Extended States and Critical Behavior in 2D and 3D Amorphous Conductors

ORAL

Abstract

With a tight binding treatment for one, two and three dimensional systems, we calculate and analyze electronic states in a conductor with topological disorder, or no correlations among the positions of the hopping sites. The Inverse Participation Ratio (IPR) is used to characterize carrier wave functions with respect to localization. We consider an exponentially decaying hopping integral with range (or ``Bohr radius'') $l$. Using two complementary finite size scaling techniques to extrapolate to the bulk limit (both methods exploit critical behavior in different ways to locate the energy marking the boundary between extended and localized wave functions) which nevertheless yield identical results, we obtain phase diagrams showing regions where states are extended and domains of localized states.

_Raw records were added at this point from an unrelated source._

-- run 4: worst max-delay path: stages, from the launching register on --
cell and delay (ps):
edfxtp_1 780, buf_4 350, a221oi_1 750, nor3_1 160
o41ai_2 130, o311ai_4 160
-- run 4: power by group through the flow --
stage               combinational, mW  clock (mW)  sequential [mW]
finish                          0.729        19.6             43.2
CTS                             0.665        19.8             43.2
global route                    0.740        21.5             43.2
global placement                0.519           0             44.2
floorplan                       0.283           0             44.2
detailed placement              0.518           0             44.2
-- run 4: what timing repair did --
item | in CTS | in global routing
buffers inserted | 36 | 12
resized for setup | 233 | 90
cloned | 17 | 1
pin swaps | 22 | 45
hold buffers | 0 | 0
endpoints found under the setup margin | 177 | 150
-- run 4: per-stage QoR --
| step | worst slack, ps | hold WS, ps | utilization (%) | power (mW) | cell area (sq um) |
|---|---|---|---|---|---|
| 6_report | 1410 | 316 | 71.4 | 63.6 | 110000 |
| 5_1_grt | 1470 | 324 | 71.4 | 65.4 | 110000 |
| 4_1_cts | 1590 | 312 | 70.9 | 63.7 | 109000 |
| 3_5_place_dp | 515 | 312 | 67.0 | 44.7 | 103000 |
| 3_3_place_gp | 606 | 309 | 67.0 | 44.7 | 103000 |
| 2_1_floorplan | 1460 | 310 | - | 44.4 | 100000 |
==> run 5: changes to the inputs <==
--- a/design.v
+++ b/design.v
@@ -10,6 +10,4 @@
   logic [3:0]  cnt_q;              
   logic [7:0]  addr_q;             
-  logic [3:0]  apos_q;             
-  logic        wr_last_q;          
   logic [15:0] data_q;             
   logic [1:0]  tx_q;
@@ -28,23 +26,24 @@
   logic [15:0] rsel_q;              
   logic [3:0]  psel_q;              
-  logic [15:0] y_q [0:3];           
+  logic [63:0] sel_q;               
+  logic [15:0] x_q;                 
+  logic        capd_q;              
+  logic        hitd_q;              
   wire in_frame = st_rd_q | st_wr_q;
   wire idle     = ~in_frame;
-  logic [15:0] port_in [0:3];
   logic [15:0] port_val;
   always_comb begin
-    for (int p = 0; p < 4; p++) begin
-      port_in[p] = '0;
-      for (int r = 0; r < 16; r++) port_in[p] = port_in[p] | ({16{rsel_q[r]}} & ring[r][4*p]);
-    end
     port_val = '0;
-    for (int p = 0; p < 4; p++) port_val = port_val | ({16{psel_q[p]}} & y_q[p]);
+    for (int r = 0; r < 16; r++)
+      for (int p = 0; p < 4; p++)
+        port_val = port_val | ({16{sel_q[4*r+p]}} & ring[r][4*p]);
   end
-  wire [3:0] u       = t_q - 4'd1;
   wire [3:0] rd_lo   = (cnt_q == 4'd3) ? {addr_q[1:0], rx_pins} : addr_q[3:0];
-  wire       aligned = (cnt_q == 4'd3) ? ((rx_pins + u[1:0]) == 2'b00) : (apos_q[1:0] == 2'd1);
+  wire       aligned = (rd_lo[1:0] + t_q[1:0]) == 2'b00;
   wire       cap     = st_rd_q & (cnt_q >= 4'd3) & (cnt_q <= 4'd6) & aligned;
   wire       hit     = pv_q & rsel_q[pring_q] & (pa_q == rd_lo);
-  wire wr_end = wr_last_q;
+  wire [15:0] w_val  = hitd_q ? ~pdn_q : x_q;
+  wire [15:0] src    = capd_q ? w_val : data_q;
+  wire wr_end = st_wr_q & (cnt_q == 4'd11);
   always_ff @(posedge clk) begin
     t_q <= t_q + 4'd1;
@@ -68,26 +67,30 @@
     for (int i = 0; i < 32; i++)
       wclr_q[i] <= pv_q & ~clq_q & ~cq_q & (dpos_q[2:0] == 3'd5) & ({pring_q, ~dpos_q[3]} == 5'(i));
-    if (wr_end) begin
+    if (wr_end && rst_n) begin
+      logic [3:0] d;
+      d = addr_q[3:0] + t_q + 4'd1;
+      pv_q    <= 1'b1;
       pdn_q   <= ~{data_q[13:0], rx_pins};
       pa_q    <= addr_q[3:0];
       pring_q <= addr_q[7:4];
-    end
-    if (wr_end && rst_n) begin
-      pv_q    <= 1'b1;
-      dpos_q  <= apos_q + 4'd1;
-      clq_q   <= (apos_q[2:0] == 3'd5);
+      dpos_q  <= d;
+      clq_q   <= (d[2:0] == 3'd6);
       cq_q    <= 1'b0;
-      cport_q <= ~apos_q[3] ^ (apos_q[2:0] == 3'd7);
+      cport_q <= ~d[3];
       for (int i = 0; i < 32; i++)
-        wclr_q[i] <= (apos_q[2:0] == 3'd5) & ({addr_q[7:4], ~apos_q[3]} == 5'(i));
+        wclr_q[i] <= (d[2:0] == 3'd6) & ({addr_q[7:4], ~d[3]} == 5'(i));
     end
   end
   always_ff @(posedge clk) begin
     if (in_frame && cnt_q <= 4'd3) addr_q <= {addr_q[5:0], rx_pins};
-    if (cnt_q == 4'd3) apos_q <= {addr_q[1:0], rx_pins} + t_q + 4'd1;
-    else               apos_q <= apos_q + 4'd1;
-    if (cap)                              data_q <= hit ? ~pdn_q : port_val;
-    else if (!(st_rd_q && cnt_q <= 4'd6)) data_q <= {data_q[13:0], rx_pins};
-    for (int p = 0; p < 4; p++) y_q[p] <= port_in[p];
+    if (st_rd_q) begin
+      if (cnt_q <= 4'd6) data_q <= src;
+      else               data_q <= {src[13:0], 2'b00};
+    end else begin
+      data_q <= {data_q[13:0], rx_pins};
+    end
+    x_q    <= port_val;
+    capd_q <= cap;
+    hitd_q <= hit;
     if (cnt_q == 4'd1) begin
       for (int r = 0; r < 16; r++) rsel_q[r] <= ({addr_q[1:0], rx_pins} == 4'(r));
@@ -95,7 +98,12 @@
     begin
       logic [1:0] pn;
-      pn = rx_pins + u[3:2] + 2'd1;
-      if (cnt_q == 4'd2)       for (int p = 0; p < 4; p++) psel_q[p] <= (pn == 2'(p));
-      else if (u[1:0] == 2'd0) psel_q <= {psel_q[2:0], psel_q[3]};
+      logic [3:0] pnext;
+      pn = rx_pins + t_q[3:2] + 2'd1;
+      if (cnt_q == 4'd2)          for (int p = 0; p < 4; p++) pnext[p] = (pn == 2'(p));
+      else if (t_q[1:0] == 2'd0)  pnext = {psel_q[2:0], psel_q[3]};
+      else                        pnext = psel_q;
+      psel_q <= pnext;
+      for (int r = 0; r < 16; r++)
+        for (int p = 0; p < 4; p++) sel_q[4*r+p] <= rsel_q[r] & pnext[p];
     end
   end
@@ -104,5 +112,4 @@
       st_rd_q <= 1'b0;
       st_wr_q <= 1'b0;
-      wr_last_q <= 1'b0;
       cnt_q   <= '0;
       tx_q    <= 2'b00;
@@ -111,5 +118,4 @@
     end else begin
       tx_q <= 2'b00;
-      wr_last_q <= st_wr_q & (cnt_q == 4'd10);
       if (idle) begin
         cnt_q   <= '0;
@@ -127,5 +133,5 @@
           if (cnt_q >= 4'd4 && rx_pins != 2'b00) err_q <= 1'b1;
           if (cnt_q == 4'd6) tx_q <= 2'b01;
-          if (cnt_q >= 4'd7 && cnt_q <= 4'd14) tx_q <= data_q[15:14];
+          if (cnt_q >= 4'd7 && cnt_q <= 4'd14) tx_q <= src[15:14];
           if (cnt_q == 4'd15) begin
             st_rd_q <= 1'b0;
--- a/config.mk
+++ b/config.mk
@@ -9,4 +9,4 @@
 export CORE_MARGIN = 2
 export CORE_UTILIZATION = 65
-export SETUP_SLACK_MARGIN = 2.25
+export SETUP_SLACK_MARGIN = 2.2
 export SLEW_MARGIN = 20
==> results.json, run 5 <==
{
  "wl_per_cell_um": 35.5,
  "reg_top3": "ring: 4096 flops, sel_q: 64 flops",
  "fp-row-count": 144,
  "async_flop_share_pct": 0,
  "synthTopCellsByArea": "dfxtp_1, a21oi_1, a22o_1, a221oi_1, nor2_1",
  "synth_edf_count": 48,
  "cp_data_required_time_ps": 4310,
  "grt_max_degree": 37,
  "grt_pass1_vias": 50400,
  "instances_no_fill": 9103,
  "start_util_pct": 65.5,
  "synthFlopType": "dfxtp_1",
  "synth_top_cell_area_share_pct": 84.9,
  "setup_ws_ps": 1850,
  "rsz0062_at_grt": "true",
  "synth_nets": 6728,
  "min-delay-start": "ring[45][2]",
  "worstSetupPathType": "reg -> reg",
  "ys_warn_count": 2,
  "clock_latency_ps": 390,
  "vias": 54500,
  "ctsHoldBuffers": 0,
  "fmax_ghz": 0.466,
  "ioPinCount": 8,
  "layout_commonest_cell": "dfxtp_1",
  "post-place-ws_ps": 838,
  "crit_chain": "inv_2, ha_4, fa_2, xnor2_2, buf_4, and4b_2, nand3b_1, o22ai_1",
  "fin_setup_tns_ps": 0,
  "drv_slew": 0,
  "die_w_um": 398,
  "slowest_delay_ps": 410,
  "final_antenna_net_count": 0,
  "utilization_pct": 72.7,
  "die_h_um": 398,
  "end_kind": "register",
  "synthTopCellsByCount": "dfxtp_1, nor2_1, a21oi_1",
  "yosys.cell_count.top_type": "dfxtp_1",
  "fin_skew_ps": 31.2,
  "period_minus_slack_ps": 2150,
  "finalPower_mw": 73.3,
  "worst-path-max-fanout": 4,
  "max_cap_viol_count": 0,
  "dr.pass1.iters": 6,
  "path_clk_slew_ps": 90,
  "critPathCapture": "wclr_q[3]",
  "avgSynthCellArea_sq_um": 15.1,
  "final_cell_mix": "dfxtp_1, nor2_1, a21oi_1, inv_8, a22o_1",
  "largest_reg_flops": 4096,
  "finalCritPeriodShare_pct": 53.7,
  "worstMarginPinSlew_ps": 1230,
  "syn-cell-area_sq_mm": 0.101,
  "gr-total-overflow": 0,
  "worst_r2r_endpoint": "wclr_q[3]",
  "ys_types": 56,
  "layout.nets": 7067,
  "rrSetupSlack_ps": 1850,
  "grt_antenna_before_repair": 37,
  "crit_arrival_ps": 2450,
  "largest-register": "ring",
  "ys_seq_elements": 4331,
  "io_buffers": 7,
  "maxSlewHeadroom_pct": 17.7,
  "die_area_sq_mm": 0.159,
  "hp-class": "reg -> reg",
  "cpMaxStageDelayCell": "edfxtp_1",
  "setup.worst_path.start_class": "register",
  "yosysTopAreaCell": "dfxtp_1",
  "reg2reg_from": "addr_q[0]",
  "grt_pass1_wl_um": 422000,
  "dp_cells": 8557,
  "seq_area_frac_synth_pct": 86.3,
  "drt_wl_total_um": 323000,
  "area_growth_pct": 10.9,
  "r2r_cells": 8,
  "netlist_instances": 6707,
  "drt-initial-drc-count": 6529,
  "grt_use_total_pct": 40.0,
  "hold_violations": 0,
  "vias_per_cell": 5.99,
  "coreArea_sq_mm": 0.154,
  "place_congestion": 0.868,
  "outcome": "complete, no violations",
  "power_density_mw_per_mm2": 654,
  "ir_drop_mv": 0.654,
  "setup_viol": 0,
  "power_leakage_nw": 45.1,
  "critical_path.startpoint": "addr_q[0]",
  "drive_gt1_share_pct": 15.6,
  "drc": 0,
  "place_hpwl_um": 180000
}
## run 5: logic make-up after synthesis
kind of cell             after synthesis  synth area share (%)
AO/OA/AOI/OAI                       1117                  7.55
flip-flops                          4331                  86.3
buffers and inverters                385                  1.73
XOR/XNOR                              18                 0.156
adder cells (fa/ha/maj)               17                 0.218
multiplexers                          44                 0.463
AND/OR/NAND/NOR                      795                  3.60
From an optimization exercise on the open Yosys and OpenROAD flow, aimed at small area, a short achievable clock period and few clock cycles per item; shortcuts taken in it are not production practice.
Only simulation tests tie the RTL to the original design; equivalence was not proved.
The clock input has no modelled driver; a real chip could not lean on it and would need a root buffer or a full tree.
No activity file was given, so power comes from the tool's default toggle rates.

## rev 12
// conv_top
module conv_top (
    input  logic                   sclk,
    input  logic                   s_rst_n,
    input  logic                   cal_start,
    output logic                   busy,
    output conv_pkg::col_addr_t    data_rd_addr,
    output conv_pkg::band_t        row_cnt,
    input  conv_pkg::pix_col_t     col_data,
    output conv_pkg::param_addr_t  param_rd_addr,
    input  conv_pkg::weight_t      param_w_h0,
    input  conv_pkg::weight_t      param_w_h1,
    input  conv_pkg::weight_t      param_w_h2,
    input  conv_pkg::weight_t      param_w_h3,
    input  conv_pkg::weight_t      param_w_h4,
    output conv_pkg::kernel_t      bias_rd_addr,
    input  conv_pkg::bias_t        param_bias,
    output conv_pkg::act_t         conv_rslt_act,
    output logic                   conv_rslt_act_vld
);
Settings: LEC_CHECK=0, CAP_MARGIN=20, CORE_MARGIN=2, CORE_UTILIZATION=40, CTS_BUF_LIST=sky130_fd_sc_hd__clkbuf_16, CTS_CLUSTER_DIAMETER=100, CTS_CLUSTER_SIZE=30, SLEW_MARGIN=20; clock period 28.0 ns.
standard.sh (not shown) runs the stock make flow with config.mk's settings and CLKGATE_MAP_FILE= SYNTH_SCRIPT=/design/flow/synth_recipe.tcl, a recipe that flattens the netlist after the stock synthesis.
==> flow/flow/run.sh <==
#!/bin/bash
# Standard synthesis, then flow/polarity.py drops the inverters that
# synthesis leaves between full adders (a full adder is self-dual, so an fa
# cell may work on inverted signals), then the standard layout from the
# edited netlist, with port buffers of fixed cells (flow/pre_resize.tcl) and
# one level less in the clock tree (flow/post_cts.tcl). Make output goes to
# standard_*.log here, each tool's own log to orfs/logs.
set -euo pipefail
R=$PWD/orfs/results/sky130hd/conv_top/base
KN=("BUFFER_PORTS_ARGS=-outputs -buffer_cell sky130_fd_sc_hd__buf_2" "PRE_RESIZE_TCL=$PWD/flow/pre_resize.tcl" "POST_CTS_TCL=$PWD/flow/post_cts.tcl")
if [[ -f flow/knobs.txt ]]; then
  while read -r line; do [[ -n "$line" ]] && KN+=("$line"); done < flow/knobs.txt
fi
bash standard.sh "${KN[@]}" "$R/1_2_yosys.v" > standard_synth.log 2>&1
cp "$R/1_2_yosys.v" "$R/1_2_yosys_std.v"
python3 flow/polarity.py "$R/1_2_yosys_std.v" "$R/1_2_yosys.v" > polarity.log 2>&1
bash standard.sh "${KN[@]}" finish > standard.log 2>&1
==> flow/flow/knobs.txt <==
SETUP_SLACK_MARGIN=21.4
CTS_ARGS=-sink_clustering_enable -repair_clock_nets -sink_clustering_size 30 -sink_clustering_max_diameter 100 -buf_list sky130_fd_sc_hd__clkbuf_16 -dont_use_dummy_load
SKIP_REPAIR_TIE_FANOUT=1
Other scripts of this flow, unchanged in this note and not shown: flow/flow/polarity.py, flow/flow/post_cts.tcl, flow/flow/pre_resize.tcl
In summary, rev 12 completed successfully, with a layout that passed the timing, DRC and antenna checks.
Testbench counts of rev 12, summed over its fixed seeds: cycles 21,648, results 18,432.
Edits applied to the flow inputs when going from rev 12 to rev 13:
- CTS_CLUSTER_SIZE removed (was 30)
- CORE_UTILIZATION changed from 40 to 60
- CTS_BUF_LIST removed (was sky130_fd_sc_hd__clkbuf_16)
- CTS_CLUSTER_DIAMETER removed (was 100)
==> flow/flow/knobs.txt <==
SETUP_SLACK_MARGIN=21.4
CTS_ARGS=-sink_clustering_enable -repair_clock_nets -sink_clustering_size 30 -sink_clustering_max_diameter 100 -buf_list sky130_fd_sc_hd__clkbuf_16 -dont_use_dummy_load
Results
~same synthesized cell count in rev 13 and rev 12
The number of placed cells counting well taps number comes out higher for rev 12 vs rev 13.
When the final numbers for rev 13 and rev 12 were put side by side, the vertical extent of the die turned out to be smaller in rev 13.
Rev 13 vs rev 12 — area occupied by multi-input gates climbed slightly
Rev 13 ends up with a post-synthesis to final-layout area growth that is 0.64 points lower than in rev 12.


Setup of oak:
conv_top again, from the RTL that the note above started with.
// conv_top
module conv_top (
    input  logic                   sclk,
    input  logic                   s_rst_n,
    input  logic                   cal_start,
    output logic                   busy,
    output conv_pkg::col_addr_t    data_rd_addr,
    output conv_pkg::band_t        row_cnt,
    input  conv_pkg::pix_col_t     col_data,
    output conv_pkg::param_addr_t  param_rd_addr,
    input  conv_pkg::weight_t      param_w_h0,
    input  conv_pkg::weight_t      param_w_h1,
    input  conv_pkg::weight_t      param_w_h2,
    input  conv_pkg::weight_t      param_w_h3,
    input  conv_pkg::weight_t      param_w_h4,
    output conv_pkg::kernel_t      bias_rd_addr,
    input  conv_pkg::bias_t        param_bias,
    output conv_pkg::act_t         conv_rslt_act,
    output logic                   conv_rslt_act_vld
);
==> flow/config.mk <==
export PLATFORM = sky130hd
export DESIGN_NAME = conv_top
export DESIGN_NICKNAME = conv_top
export VERILOG_FILES = /design/flow/design.v
export SDC_FILE = /design/flow/constraint.sdc
export NUM_CORES = 4
export LEC_CHECK = 0
export CAP_MARGIN = 20
export CORE_MARGIN = 2
export CORE_UTILIZATION = 40
export CTS_BUF_LIST = sky130_fd_sc_hd__clkbuf_16
export CTS_CLUSTER_DIAMETER = 100
export CTS_CLUSTER_SIZE = 30
export SLEW_MARGIN = 20
==> flow/constraint.sdc <==
create_clock -name core_clock -period 28.0 [get_ports {sclk}]
set_input_delay 5.6000 -clock core_clock [delete_from_list [all_inputs] [get_ports {sclk}]]
set_output_delay 5.6000 -clock core_clock [all_outputs]
set_load 0.01 [all_outputs]
==> flow/flow/knobs.txt <==
SETUP_SLACK_MARGIN=21.6
==> flow/flow/post_cts.tcl <==
# Runs at the end of the CTS step (POST_CTS_TCL). Takes out the middle level
# of the clock tree: the leaf buffers are driven by the root buffer itself,
# which cuts one buffer delay from every register's clock. The tree stays
# balanced: every register is still two buffers from the clock port.
set block [ord::get_db_block]
set port_net [$block findNet sclk]
proc is_clkbuf {inst} {
  return [string match "sky130_fd_sc_hd__clkbuf_*" [[$inst getMaster] getName]]
}
proc out_net {inst} {
  foreach it [$inst getITerms] {
    if {[$it isOutputSignal]} { return [$it getNet] }
  }
  return "NULL"
}
set roots {}
foreach it [$port_net getITerms] {
  set inst [$it getInst]
  if {[is_clkbuf $inst]} { lappend roots $inst }
}
if {[llength $roots] == 1} {
  set root [lindex $roots 0]
  set rnet [out_net $root]
  set mids {}
  set others 0
  foreach it [$rnet getITerms] {
    set inst [$it getInst]
    if {$inst eq $root} { continue }
    if {[is_clkbuf $inst]} { lappend mids $inst } else { incr others }
  }
  puts "post_cts: root [$root getName], [llength $mids] middle buffers, $others other loads"
  foreach mid $mids {
    set mnet [out_net $mid]
    set ok 1
    foreach it [$mnet getITerms] {
      set inst [$it getInst]
      if {$inst eq $mid} { continue }
      if {![is_clkbuf $inst]} { set ok 0 }
    }
    if {!$ok} { puts "post_cts: [$mid getName] drives registers, kept"; continue }
    foreach it [$mnet getITerms] {
      set inst [$it getInst]
      if {$inst eq $mid} { continue }
      $it disconnect
      $it connect $rnet
    }
    puts "post_cts: removed [$mid getName]"
    odb::dbInst_destroy $mid
    odb::dbNet_destroy $mnet
  }
  estimate_parasitics -placement
  report_clock_skew
} else {
  puts "post_cts: [llength $roots] root buffers, tree kept"
}
==> flow/flow/pre_resize.tcl <==
# Runs before the resize step (PRE_RESIZE_TCL). Global placement gave every
# output port a buf_2 (BUFFER_PORTS_ARGS); each input port gets a buf_1 here,
# which the step's repair and the detailed placement then handle as usual.
buffer_ports -inputs -buffer_cell sky130_fd_sc_hd__buf_1
Scripts as last shown in full above: flow/flow/run.sh
Other scripts of this flow, unchanged in this note and not shown: flow/flow/polarity.py
oak finished every stage and its layout cleared the timing, DRC and antenna checks.
Testbench counts of oak, summed over its fixed seeds: cycles 21,648, results 18,432.
This is an optimization exercise on Yosys and OpenROAD, whose aim is small area, not a production implementation. The RTL was checked by simulation tests, not by an equivalence proof against the original design. Power figures rest on the tool's default switching activity, not on a simulated workload.

$ cat standard.sh
#!/bin/bash
# synth_recipe.tcl (not shown) runs the flow's synth.tcl, then flattens the netlist and writes it again
# the make line also repeats each setting of config.mk as NAME=value (left out here)
make -C /OpenROAD-flow-scripts/flow DESIGN_CONFIG=/design/flow/config.mk WORK_HOME=/design/flow/orfs CLKGATE_MAP_FILE= SYNTH_SCRIPT=/design/flow/synth_recipe.tcl "${@:-finish}"
$ cat design.v
module isp_tile_packer #(
  parameter int IMGW_WIDTH     = 11,
  parameter int IMGH_WIDTH     = 11,
  parameter int PIX_WIDTH      = 24,
  parameter int LANES          = 32,
  parameter int ISP_DATA_WIDTH = 768,
  parameter int ISP_ADDR_WIDTH = 10
) (
  input  logic                      clk,
  input  logic                      rst_n,
  input  logic [IMGW_WIDTH-1:0]     img_width_i,
  input  logic [IMGH_WIDTH-1:0]     img_height_i,
  input  logic                      top_start_i,
  input  logic                      pix_vld_i,
  output logic                      pix_rdy_o,
  input  logic [PIX_WIDTH-1:0]      pix_dat_i,
  input  logic                      pix_sof_i,
  input  logic                      pix_eol_i,
  input  logic                      isp_rdy_i,
  output logic                      isp_resp_o,
  output logic                      isp_wen_o,
  output logic [ISP_ADDR_WIDTH-1:0] isp_waddr_o,
  output logic [ISP_DATA_WIDTH-1:0] isp_wdata_o,
  output logic                      isp_done_o,
  output logic                      busy_o,
  output logic                      frame_done_o,
  output logic                      err_o
);
  localparam int BUF_W = (LANES - 1) * PIX_WIDTH;
  typedef enum logic [1:0] {IDLE, WAIT_RDY, FILL, DONE} state_e;
  state_e                    state_q, state_d;
  logic [4:0]                tm1_q;         
  logic [IMGH_WIDTH-1:0]     lines_left_q;
  logic [4:0]                lane_q;        
  logic [4:0]                tile_q;        
  logic [4:0]                row_q;         
  logic [BUF_W-1:0]          lane_buf_q;
  logic [PIX_WIDTH-1:0]      lane31_q;
  logic                      wen_q;
  logic                      done_q;
  logic [5:0] tiles_in;
  logic [4:0] tm1_in;
  logic       start_ok;
  logic       xfer;
  logic       last_lane;
  logic       last_tile;
  logic       last_col;
  logic       band_end;
  logic       lines_zero;
  assign tiles_in   = img_width_i[10:5];
  assign tm1_in     = 5'(tiles_in - 6'd1);
  assign start_ok   = top_start_i && (state_q == IDLE) &&
                      (tiles_in != 6'd0) && (img_height_i != '0);
  assign pix_rdy_o  = (state_q == FILL);
  assign xfer       = pix_vld_i && pix_rdy_o;
  assign last_lane  = &lane_q;
  assign last_tile  = (tile_q == tm1_q);
  assign last_col   = last_lane && last_tile;
  assign lines_zero = (lines_left_q == '0);
  assign band_end   = xfer && last_col &&
                      ((&row_q) || (lines_left_q == IMGH_WIDTH'(1)));
  always_ff @(posedge clk or negedge rst_n) begin
    if (!rst_n) state_q <= IDLE;
    else        state_q <= state_d;
  end
  always_comb begin
    state_d = state_q;
    unique case (state_q)
      IDLE:     if (start_ok) state_d = WAIT_RDY;
      WAIT_RDY: if (isp_rdy_i) state_d = FILL;
      FILL:     if (band_end) state_d = DONE;
      DONE:     state_d = lines_zero ? IDLE : WAIT_RDY;
      default:  state_d = IDLE;
    endcase
  end
  assign isp_resp_o = (state_q == WAIT_RDY) && isp_rdy_i;
  assign busy_o     = (state_q != IDLE);
  always_ff @(posedge clk or negedge rst_n) begin
    if (!rst_n) begin
      wen_q  <= 1'b0;
      done_q <= 1'b0;
    end else begin
      wen_q  <= xfer && last_lane;
      done_q <= (state_q == DONE);
    end
  end
  always_ff @(posedge clk) begin
    if (start_ok) begin
      tm1_q        <= tm1_in;
      lines_left_q <= img_height_i;
      lane_q       <= '0;
      tile_q       <= tm1_in;
      row_q        <= 5'd31;
    end else if (xfer) begin
      lane_q <= lane_q + 5'd1;
      if (last_col) lines_left_q <= lines_left_q - IMGH_WIDTH'(1);
      if (lane_q == 5'd0) begin
        if (last_tile) begin
          tile_q <= '0;
          row_q  <= row_q + 5'd1;
        end else begin
          tile_q <= tile_q + 5'd1;
        end
      end
    end
  end
  for (genvar l = 0; l < LANES - 1; l++) begin : g_lane
    logic ld, hold;
    assign ld   = xfer && (lane_q == 5'(l));
    assign hold = (lane_q != 5'(l));
    always_ff @(posedge clk) begin
      lane_buf_q[l*PIX_WIDTH +: PIX_WIDTH] <=
          (lane_buf_q[l*PIX_WIDTH +: PIX_WIDTH] & {PIX_WIDTH{hold}}) |
          (pix_dat_i & {PIX_WIDTH{ld}});
    end
  end
  always_ff @(posedge clk) begin
    lane31_q <= pix_dat_i;
  end
  assign isp_wen_o    = wen_q;
  assign isp_waddr_o  = {row_q, tile_q};
  assign isp_wdata_o  = {lane31_q, lane_buf_q};
  assign isp_done_o   = done_q;
  assign frame_done_o = done_q && lines_zero;
  logic err_q;
  logic first_q;
  always_ff @(posedge clk or negedge rst_n) begin
    if (!rst_n) begin
      err_q <= 1'b0;
    end else if (start_ok) begin
      err_q <= 1'b0;
    end else if (xfer) begin
      if ((pix_sof_i != first_q) || (pix_eol_i != last_col)) begin
        err_q <= 1'b1;
      end
    end
  end
  always_ff @(posedge clk) begin
    if (start_ok)  first_q <= 1'b1;
    else if (xfer) first_q <= 1'b0;
  end
  assign err_o = err_q;
  logic unused_inputs;
  assign unused_inputs = ^{img_width_i[4:0], pix_sof_i, pix_eol_i};
endmodule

We find exclusively localized wave functions for 1D geometries, irrespective of $l$. In the 2D case, states are localized below a threshold length scale $l_{c} \approx 1.0$, with a finite fraction of states extended for $l > l_{c}$. For 3D systems, the extended phase is flanked by regions of localized states and bounded by two mobility edges. The swath of extended states, broad for $l \sim 1$, becomes narrower with decreasing $l$, scaling asymptotically as $e^{-A/l}$ for $l \ll 1$.